Monday, December 6, 2010


MY DISCOVERY OF A new and different route into the Buhisan Watershed Area on May 3, 2010 lead me to come back two more times on May 30 and on June 19 where, on the latter dates, I introduced bushcraft cooking to people who were with me. Those were statement events that made Camp Red a distinct outdoors group having its own identity.

For your info, Camp Red is synonymous with bushcraft and survival and nowhere else will you find another group doing this kind of thing in Cebu or, for that matter, the rest of the Philippines south of Subic Bay. Camp Red is an outdoors sub-culture and, so, is special.

Today, July 11, is the fourth incursion of Camp Red here in Buhisan. As usual, we start early in the morning from Guadalupe taking on Bebut's Trail, which route goes in a half-circle to Napo but, halfway trough, we stop by at a place we call the “Portal”. The “Portal” is a crossroads of sort where seven trails cross each other and one of these is the faint path to the wildest part of Buhisan.

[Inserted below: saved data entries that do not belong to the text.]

This design comes from an exercise in tuning for small area on the open sky130 flow, not from production work. The clock port is modelled as an ideal driver, which makes a skipped or thinned clock tree look cheaper than it is; a real chip needs a root buffer or a tree. No activity file was given, so power comes from the tool's default toggle rates.

## RETO
module RETO(
    input Rx,
    input CLK,
    input RST,
    output INA,
    output INA2,
    output INB,
    output INB2,
    output DO,
    output LAT,
    output STB,
    output CLKimpr
);
export LEC_CHECK = 0
export CAP_MARGIN = 20
export CORE_MARGIN = 2
export CORE_UTILIZATION = 70
export SLEW_MARGIN = 20
create_clock -name core_clock -period 20.0 [get_ports {CLK}]
standard.sh (not shown) runs the stock make flow with config.mk's settings and CLKGATE_MAP_FILE= SYNTH_SCRIPT=/design/flow/synth_recipe.tcl, a recipe that flattens the netlist after the stock synthesis.
==> flow/flow/run.sh <==
#!/bin/bash
# The standard layout (standard.sh) with three changes made through ORFS's
# own variables: after floorplan, logic gates that synthesis sized up get the
# smallest cell of their family (flow/downsize.tcl); the ports are buffered
# with buf_1 cells; and the clock tree is a root clkbuf_8 driving as few leaf
# clkbuf_8 as keep the clock-pin slew low (flow/clocktree.tcl, in place of
# clock_tree_synthesis). The make output goes to standard.log.
set -euo pipefail
here=$(pwd)
export POST_FLOORPLAN_TCL="$here/flow/downsize.tcl"
export BUFFER_PORTS_ARGS="-buffer_cell sky130_fd_sc_hd__buf_1"
export PRE_CTS_TCL="$here/flow/clocktree.tcl"
bash standard.sh > standard.log 2>&1
==> flow/flow/clocktree.tcl <==
# Run before clock tree synthesis (PRE_CTS_TCL): build the clock tree by
# hand and turn clock_tree_synthesis into a no-op. The clock port drives one
# root clkbuf_8; the root drives N leaf clkbuf_8, each placed at the centre of
# a group of flip-flops (k-means on their positions) and driving that group's
# clock pins. N starts at ceil(sinks / 20) and grows until the worst estimated
# clock-pin slew is at most 100 ps.

proc mct_centres { sinks nbuf } {
  set n [llength $sinks]
  set sorted [lsort -real -index 1 $sinks]
  set cx {}; set cy {}
  for {set k 0} {$k < $nbuf} {incr k} {
    set s [lindex $sorted [expr {int(($k + 0.5) * $n / $nbuf)}]]
    lappend cx [lindex $s 1]; lappend cy [lindex $s 2]
  }
  for {set iter 0} {$iter < 60} {incr iter} {
    set assign {}
    foreach s $sinks {
      set best 0; set bd 1e30
      for {set k 0} {$k < $nbuf} {incr k} {
        set d [expr {abs([lindex $s 1] - [lindex $cx $k]) + abs([lindex $s 2] - [lindex $cy $k])}]
        if {$d < $bd} { set bd $d; set best $k }
      }
      lappend assign $best
    }
    set sx [lrepeat $nbuf 0.0]; set sy [lrepeat $nbuf 0.0]; set cnt [lrepeat $nbuf 0]
    foreach s $sinks a $assign {
      lset sx $a [expr {[lindex $sx $a] + [lindex $s 1]}]
      lset sy $a [expr {[lindex $sy $a] + [lindex $s 2]}]
      lset cnt $a [expr {[lindex $cnt $a] + 1}]
    }
    for {set k 0} {$k < $nbuf} {incr k} {
      if {[lindex $cnt $k] > 0} {
        lset cx $k [expr {[lindex $sx $k] / [lindex $cnt $k]}]
        lset cy $k [expr {[lindex $sy $k] / [lindex $cnt $k]}]
      }
    }
  }
  return [list $cx $cy $assign $cnt]
}

proc mct_build { clknet sinks nbuf bufcell } {
  set block [ord::get_db_block]
  set db [ord::get_db]
  lassign [mct_centres $sinks $nbuf] cx cy assign cnt
  set master [$db findMaster $bufcell]
  set made {}
  set root [odb::dbInst_create $block $master "clkbuf_man_root"]
  set rnet [odb::dbNet_create $block "clknet_man_root"]
  $rnet setSigType CLOCK
  [$root findITerm A] connect $clknet
  [$root findITerm X] connect $rnet
  set mx 0.0; set my 0.0
  for {set k 0} {$k < $nbuf} {incr k} {
    set mx [expr {$mx + [lindex $cx $k] / $nbuf}]
    set my [expr {$my + [lindex $cy $k] / $nbuf}]
  }
  $root setLocation [expr {int($mx)}] [expr {int($my)}]
  $root setPlacementStatus PLACED
  lappend made [list $root $rnet]
  set nets {}
  for {set k 0} {$k < $nbuf} {incr k} {
    set inst [odb::dbInst_create $block $master "clkbuf_man_$k"]
    set net [odb::dbNet_create $block "clknet_man_$k"]
    $net setSigType CLOCK
    [$inst findITerm A] connect $rnet
    [$inst findITerm X] connect $net
    $inst setLocation [expr {int([lindex $cx $k])}] [expr {int([lindex $cy $k])}]
    $inst setPlacementStatus PLACED
    lappend nets $net
    lappend made [list $inst $net]
  }
  foreach s $sinks a $assign {
    set it [lindex $s 0]
    $it disconnect
    $it connect [lindex $nets $a]
  }
  puts "manual clock tree: [llength $sinks] sinks, root + $nbuf x $bufcell, group sizes $cnt"
  return $made
}

proc mct_undo { clknet sinks made } {
  foreach s $sinks {
    set it [lindex $s 0]
    $it disconnect
    $it connect $clknet
  }
  foreach m $made {
    lassign $m inst net
    odb::dbInst_destroy $inst
    odb::dbNet_destroy $net
  }
}

proc mct_worst_slew { } {
  estimate_parasitics -placement
  set worst 0
  foreach pin [get_pins -hierarchical */CLK] {
    set s [get_property $pin slew_max]
    if {$s > $worst} { set worst $s }
  }
  return $worst
}

proc manual_clock_tree { bufcell target_ns } {
  set block [ord::get_db_block]
  set clknet [[$block findBTerm CLK] getNet]
  set sinks {}
  foreach it [$clknet getITerms] {
    set bb [[$it getInst] getBBox]
    lappend sinks [list $it [expr {([$bb xMin] + [$bb xMax]) / 2.0}] [expr {([$bb yMin] + [$bb yMax]) / 2.0}]]
  }
  set nbuf [expr {([llength $sinks] + 19) / 20}]
  while {1} {
    set made [mct_build $clknet $sinks $nbuf $bufcell]
    set_propagated_clock [all_clocks]
    set w [mct_worst_slew]
    puts "manual clock tree: $nbuf leaves, worst estimated clock-pin slew [format %.1f [expr {$w * 1000}]] ps"
    if {$w <= $target_ns || $nbuf >= 40} { break }
    mct_undo $clknet $sinks $made
    incr nbuf
  }
}

manual_clock_tree sky130_fd_sc_hd__clkbuf_8 0.100
rename clock_tree_synthesis {}
proc clock_tree_synthesis { args } {
  puts "clock_tree_synthesis skipped: the clock tree was built by flow/clocktree.tcl"
}
Other scripts of this flow, unchanged in this note and not shown: flow/flow/downsize.tcl
The starting point finished clean.
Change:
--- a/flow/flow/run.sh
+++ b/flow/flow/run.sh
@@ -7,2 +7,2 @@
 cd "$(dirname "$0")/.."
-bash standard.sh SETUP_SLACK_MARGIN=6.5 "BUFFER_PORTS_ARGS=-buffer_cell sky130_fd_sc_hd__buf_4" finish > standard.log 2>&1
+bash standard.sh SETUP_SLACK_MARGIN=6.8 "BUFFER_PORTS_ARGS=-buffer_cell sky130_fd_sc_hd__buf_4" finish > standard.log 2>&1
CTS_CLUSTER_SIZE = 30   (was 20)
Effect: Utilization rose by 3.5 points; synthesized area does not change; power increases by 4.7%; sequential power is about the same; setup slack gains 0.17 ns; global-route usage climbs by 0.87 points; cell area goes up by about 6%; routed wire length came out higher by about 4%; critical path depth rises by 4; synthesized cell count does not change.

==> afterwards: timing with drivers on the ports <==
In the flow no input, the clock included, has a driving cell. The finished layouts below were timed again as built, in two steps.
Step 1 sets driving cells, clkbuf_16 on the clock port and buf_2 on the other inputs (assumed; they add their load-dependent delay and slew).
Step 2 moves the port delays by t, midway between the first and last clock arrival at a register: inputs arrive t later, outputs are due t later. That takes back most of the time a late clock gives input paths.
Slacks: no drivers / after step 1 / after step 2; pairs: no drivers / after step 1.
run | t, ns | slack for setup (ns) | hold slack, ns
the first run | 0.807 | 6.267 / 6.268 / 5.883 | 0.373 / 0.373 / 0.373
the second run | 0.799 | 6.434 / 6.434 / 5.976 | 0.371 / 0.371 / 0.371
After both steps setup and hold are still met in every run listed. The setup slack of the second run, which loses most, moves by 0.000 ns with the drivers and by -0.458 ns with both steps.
Background: an optimization exercise with open tools, aiming at small area, a short achievable clock period and few clock cycles per item. Do not read the settings as production practice.
At most, simulation tests tie the RTL to the original design; equivalence was not proved.

// decimal_to_bcd
module decimal_to_bcd #(
    parameter INPUT_WIDTH = 14,
    parameter DECIMAL_DIGITS = 4
)(
    input wire clk_i,
    input wire rst_i,
    input wire start_i,
    input wire [INPUT_WIDTH-1 : 0] binary_i,
    output reg [DECIMAL_DIGITS*4-1 : 0] bcd_o,
    output reg done_o
);
For scale: about 280 cells after synthesis, ~18 flip-flops, roughly 34 I/O pins.
==> module decimal_to_bcd, before the edit <==
module decimal_to_bcd #(
    parameter INPUT_WIDTH = 14,
    parameter DECIMAL_DIGITS = 4
)(
    input wire clk_i,
    input wire rst_i,
    input wire start_i,
    input wire [INPUT_WIDTH-1 : 0] binary_i,
    output reg [DECIMAL_DIGITS*4-1 : 0] bcd_o,
    output reg done_o
);
function [3:0] dstep;
    input [2:0] q;
    input c;
    begin
        dstep[3] = (c & q[2]) | q[0];
        dstep[2] = (c & q[0] & q[1]) | (~c & ~q[0] & q[1]);
        dstep[1] = (~c & q[0]) | (c & ~q[0] & ~q[2]);
        dstep[0] = (q[0] & ~q[1]) | (~c & q[2]) | (c & ~q[0] & q[1]);
    end
endfunction
function [3:0] tobcd;
    input [2:0] q;
    input c;
    begin
        tobcd[3] = (q[0] & ~q[1]);
        tobcd[2] = q[2] | (q[0] & q[1]);
        tobcd[1] = q[1];
        tobcd[0] = c;
    end
endfunction
function [15:0] front;
    input [13:0] b;
    reg [11:0] q;
    reg [3:0] h, c, t;
    integer i, j;
    begin
        q = 12'd0;
        h = 4'd0;
        for (i = 0; i < 9; i = i + 1) begin
            c = {h[2:0], b[13 - i]};
            for (j = 0; j < 4; j = j + 1) begin
                t = dstep(q[j*3 +: 3], c[j]);
                q[j*3 +: 3] = t[2:0];
                h[j] = t[3];
            end
        end
        c = {h[2:0], b[4]};
        for (j = 0; j < 4; j = j + 1)
            front[j*4 +: 4] = {q[j*3 +: 3], c[j]};
    end
endfunction
function [15:0] back;
    input [19:0] m;
    reg [11:0] q;
    reg [3:0] h, c, t;
    integer i, j;
    begin
        for (j = 0; j < 4; j = j + 1) begin
            t = dstep(m[4 + j*4 + 1 +: 3], m[4 + j*4]);
            q[j*3 +: 3] = t[2:0];
            h[j] = t[3];
        end
        for (i = 0; i < 3; i = i + 1) begin
            c = {h[2:0], m[3 - i]};
            for (j = 0; j < 4; j = j + 1) begin
                t = dstep(q[j*3 +: 3], c[j]);
                q[j*3 +: 3] = t[2:0];
                h[j] = t[3];
            end
        end
        c = {h[2:0], m[0]};
        for (j = 0; j < 4; j = j + 1)
            back[j*4 +: 4] = tobcd(q[j*3 +: 3], c[j]);
    end
endfunction
wire [15:0] front_w = front(binary_i);
reg  [16:0] mid;
always @(posedge clk_i) begin
    mid <= {front_w[12], front_w[11], front_w[10], front_w[9], front_w[8], front_w[7], front_w[6], front_w[5], front_w[4], front_w[3], front_w[2], front_w[1], front_w[0], binary_i[3:0]};
end
always @(posedge clk_i or posedge rst_i) begin
    if (rst_i) done_o <= 1'b0;
    else       done_o <= start_i;
end
wire [19:0] midx = {1'b0, 1'b0, 1'b0, mid[16], mid[15], mid[14], mid[13], mid[12], mid[11], mid[10], mid[9], mid[8], mid[7], mid[6], mid[5], mid[4], mid[3:0]};
always @(*) bcd_o = back(midx);
endmodule
Settings: LEC_CHECK=0, ABC_AREA=1, CAP_MARGIN=20, CORE_MARGIN=2, CORE_UTILIZATION=40, SLEW_MARGIN=20; clock period 10.0 ns.
standard.sh (not shown) runs the stock make flow with config.mk's settings and CLKGATE_MAP_FILE= SYNTH_SCRIPT=/design/flow/synth_recipe.tcl, a recipe that flattens the netlist after the stock synthesis.
==> flow/flow/run.sh <==
#!/bin/bash
# Own layout flow: the standard layout (standard.sh), changed in three ways:
#  - synthesis is ORFS's own synth script (standard.sh synth) with ORFS's ABC
#    area script swapped for flow/abc_area.script; only the combinational
#    mapping changes, the registers and their names are the standard ones;
#  - the port buffers use the smallest buffer instead of the default cell;
#  - clock tree synthesis uses clkbuf_4 cells and no dummy load cell.
# Each make run writes its full output to a log file here (ORFS also keeps
# its per-step logs under orfs/logs).
set -euo pipefail
W=$(pwd)
BUF=sky130_fd_sc_hd__buf_1
CTS="-sink_clustering_enable -repair_clock_nets -dont_use_dummy_load -root_buf sky130_fd_sc_hd__clkbuf_4 -buf_list sky130_fd_sc_hd__clkbuf_4 -sink_clustering_size 30 -sink_clustering_max_diameter 500"
rm -rf "$W/scripts_mod"
cp -r "$FLOW_HOME/scripts" "$W/scripts_mod"
cp "$W/flow/abc_area.script" "$W/scripts_mod/abc_area.script"
bash standard.sh SCRIPTS_DIR="$W/scripts_mod" ABC_AREA=1 synth > "$W/synth.log" 2>&1
bash standard.sh "BUFFER_PORTS_ARGS=-buffer_cell $BUF" "CTS_ARGS=$CTS" finish > "$W/layout.log" 2>&1
==> flow/flow/abc_area.script <==
strash; balance -l; resub -K 6 -l; rewrite -l; resub -K 6 -N 2 -l; refactor -l; resub -K 8 -l; balance -l; resub -K 8 -N 2 -l; rewrite -l; resub -K 10 -l; rewrite -z -l; resub -K 10 -N 2 -l; balance -l; resub -K 12 -l; refactor -z -l; resub -K 12 -N 2 -l; rewrite -z -l; balance -l; balance -l; resub -K 6 -l; rewrite -l; resub -K 6 -N 2 -l; refactor -l; resub -K 8 -l; balance -l; resub -K 8 -N 2 -l; rewrite -l; resub -K 10 -l; rewrite -z -l; resub -K 10 -N 2 -l; balance -l; resub -K 12 -l; refactor -z -l; resub -K 12 -N 2 -l; rewrite -z -l; balance -l; dch -f; map -a; topo; stime -c
The baseline finished clean.
From an optimization exercise on the open Yosys and OpenROAD flow, aimed at small area; shortcuts taken in it are not production practice. Function was checked by simulation only, so behaviour that the tests miss may differ from the original.

## router_top
module router_top(
    input        clock,
    input        resetn,
    input        read_enb_0,
    input        read_enb_1,
    input        read_enb_2,
    input  [7:0] data_in,
    input        pkt_valid,
    output [7:0] data_out_0,
    output [7:0] data_out_1,
    output [7:0] data_out_2,
    output       valid_out_0,
    output       valid_out_1,
    output       valid_out_2,
    output       error,
    output       busy
);
    wire [2:0] write_enb;
    wire [7:0] dout;
    wire hdr_next;
    wire empty_0, empty_1, empty_2, full_0, full_1, full_2;
    wire soft_reset_0, soft_reset_1, soft_reset_2;
    router_fsm ctrl(.clock(clock), .resetn(resetn), .pkt_valid(pkt_valid), .data_in(data_in),
                    .soft_reset(soft_reset_0 | soft_reset_1 | soft_reset_2),
                    .empty_0(empty_0), .empty_1(empty_1), .empty_2(empty_2),
                    .full_0(full_0), .full_1(full_1), .full_2(full_2),
                    .busy(busy), .err(error), .dout(dout), .write_enb(write_enb),
                    .hdr_next(hdr_next));
    router_sync wd_0(.clock(clock), .resetn(resetn), .wait_rd(~empty_0 & ~read_enb_0), .soft_reset(soft_reset_0));
    router_sync wd_1(.clock(clock), .resetn(resetn), .wait_rd(~empty_1 & ~read_enb_1), .soft_reset(soft_reset_1));
    router_sync wd_2(.clock(clock), .resetn(resetn), .wait_rd(~empty_2 & ~read_enb_2), .soft_reset(soft_reset_2));
    router_fifo fifo_0(.clock(clock), .resetn(resetn), .write_enb(write_enb[0]), .soft_reset(soft_reset_0),
                       .read_enb(read_enb_0), .hdr_in(hdr_next), .data_in(dout),
                       .empty(empty_0), .full(full_0), .data_out(data_out_0));
    router_fifo fifo_1(.clock(clock), .resetn(resetn), .write_enb(write_enb[1]), .soft_reset(soft_reset_1),
                       .read_enb(read_enb_1), .hdr_in(hdr_next), .data_in(dout),
  ...
==> module router_fifo, before the edit <==
module router_fifo(
    input            clock,
    input            resetn,
    input            write_enb,
    input            soft_reset,
    input            read_enb,
    input            hdr_in,         
    input      [7:0] data_in,
    output           empty,
    output           full,
    output reg [7:0] data_out);
    reg  [7:0] mem [0:15];
    reg [15:0] hdr;
    reg        wrapped;              
    reg  [4:0] rd_ptr, wr_ptr;
    reg  [6:0] cnt_m1;               
    wire eq_lo = (rd_ptr[3:0] == wr_ptr[3:0]);
    assign empty = eq_lo & (rd_ptr[4] == wr_ptr[4]);
    assign full  = eq_lo & (rd_ptr[4] != wr_ptr[4]);
    wire clr = ~resetn | soft_reset;
    wire we  = write_enb & ~full;
    wire [15:0] wsel = 16'd1 << wr_ptr[3:0];
    wire [15:0] rsel = 16'd1 << rd_ptr[3:0];
    integer i;
    always @(posedge clock) begin
        for (i = 0; i < 16; i = i + 1)
            if (we & wsel[i]) mem[i] <= data_in;
    end
    always @(posedge clock) begin
        for (i = 0; i < 16; i = i + 1)
            if (we & wsel[i]) hdr[i] <= hdr_in;
    end
    always @(posedge clock) begin
        if (clr) begin
            wr_ptr  <= 5'd0;
            wrapped <= 1'b0;
        end else if (we) begin
            wr_ptr <= wr_ptr + 5'd1;
            if (&wr_ptr[3:0]) wrapped <= 1'b1;
        end
    end
    wire rvalid = wrapped | (rd_ptr[3:0] < wr_ptr[3:0]);
    wire [8:0] rword [0:15];
    wire [8:0] rbit;
    genvar b, k;
    generate
        for (k = 0; k < 16; k = k + 1) begin : g_word
            assign rword[k] = {hdr[k], mem[k]};
        end
        for (b = 0; b < 9; b = b + 1) begin : g_bit
            wire [5:0] t;
            for (k = 0; k < 5; k = k + 1) begin : g_grp
                router_aoi222 u_aoi(.a(rword[3*k][b]), .sa(rsel[3*k]),
                                    .b(rword[3*k+1][b]), .sb(rsel[3*k+1]),
                                    .c(rword[3*k+2][b]), .sc(rsel[3*k+2]), .y(t[k]));
            end
            assign t[5] = ~(rword[15][b] & rsel[15]);
            wire h0, h1;
            router_nand3 u_n0(.a(t[0]), .b(t[1]), .c(t[2]), .y(h0));
            router_nand3 u_n1(.a(t[3]), .b(t[4]), .c(t[5]), .y(h1));
            assign rbit[b] = h0 | h1;
        end
    endgenerate
    wire [7:0] rdata = rbit[7:0];
    wire       rhdr  = rbit[8];
    wire cnt_zero = &cnt_m1;
    wire rd_ok    = read_enb & ~empty;
    wire do_read  = rd_ok & ~cnt_zero & ~soft_reset;
    wire rd_data  = do_read & rvalid;
    always @(posedge clock) begin
        if (!resetn) begin
            data_out <= 8'd0;
            rd_ptr   <= 5'd0;
        end else begin
            data_out <= rd_data ? rdata : 8'd0;
            if (do_read) rd_ptr <= rd_ptr + 5'd1;
        end
    end
    always @(posedge clock) begin
        if (clr) cnt_m1 <= 7'h7f;
        else if (rhdr & rvalid) cnt_m1 <= {1'b0, rdata[7:2]};
        else if (rd_ok) cnt_m1 <= cnt_m1 - 7'd1;
    end
endmodule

Ernie Salomon is present, as well as new guy Marco Albeza who tow his three best students from the University of San Carlos, namely Rey, Roy and Clang-clang. Old Cebu Mountaineering Society reliable, Boy Olmedo, came along and, last but not the least, the top honcho of Jungle Wild Adventures – Wil Rhys-Davis.

Rain overtook us on “Heartbreak Ridge” of Guadalupe Hills. Roy, Rey and Clang-clang became children again and frolic under the cold strong shower. We watch and we remembered our childhood days. After twenty minutes, the rain stopped and the sun shone just enough to evaporate our wet clothes and the the now-slippery trails. I passed by Ricky Flores' house and parted away bread to his children.

The rainy season had made the vegetations thick and the indiscernible trails have become a challenge on my tracking skills. I groped under the sagging canopies and stepped over strange-looking mushrooms and sprouts. We use guy ropes whenever possible and the newbies accepted the challenge without complaint.

Finally, arriving at the creek bed, we were afforded the spectacle of cut trees, whose trunks fell on the wayside. It is obvious that mindless zombies left in a hurry after hearing our coming leaving their quarry, eleven trees in all, to our own investigation and consternation.

We prepare and take lunch in the middle of the catchment basin. It is hot and I put out my two hammocks to make our student-guests comfortable as possible. At least, this is the safest part of the basin and away from the wayward bullets of bird hunters which ran unopposed doing their thing here. Ernie do the honors of cooking pork adobo while Marco and me cook the milled corn.

After lunch, we lost our way and walk in circles and follow a dry stream bed until we reach the man-made lake. Then, it rained again. Hard! Automatically, I look for higher ground and lead the party to a safe area if, in case, a flash flood occur. There wasn't and I follow the old path to the tamer side of Buhisan.

Found our way this time and found the road and follow the asphalt road until we reach Punta Princesa. From there, we found PUJs for Guadalupe and ended our day at our favorite watering hole in V. Rama Avenue where we rehydrate and discuss our recent activity.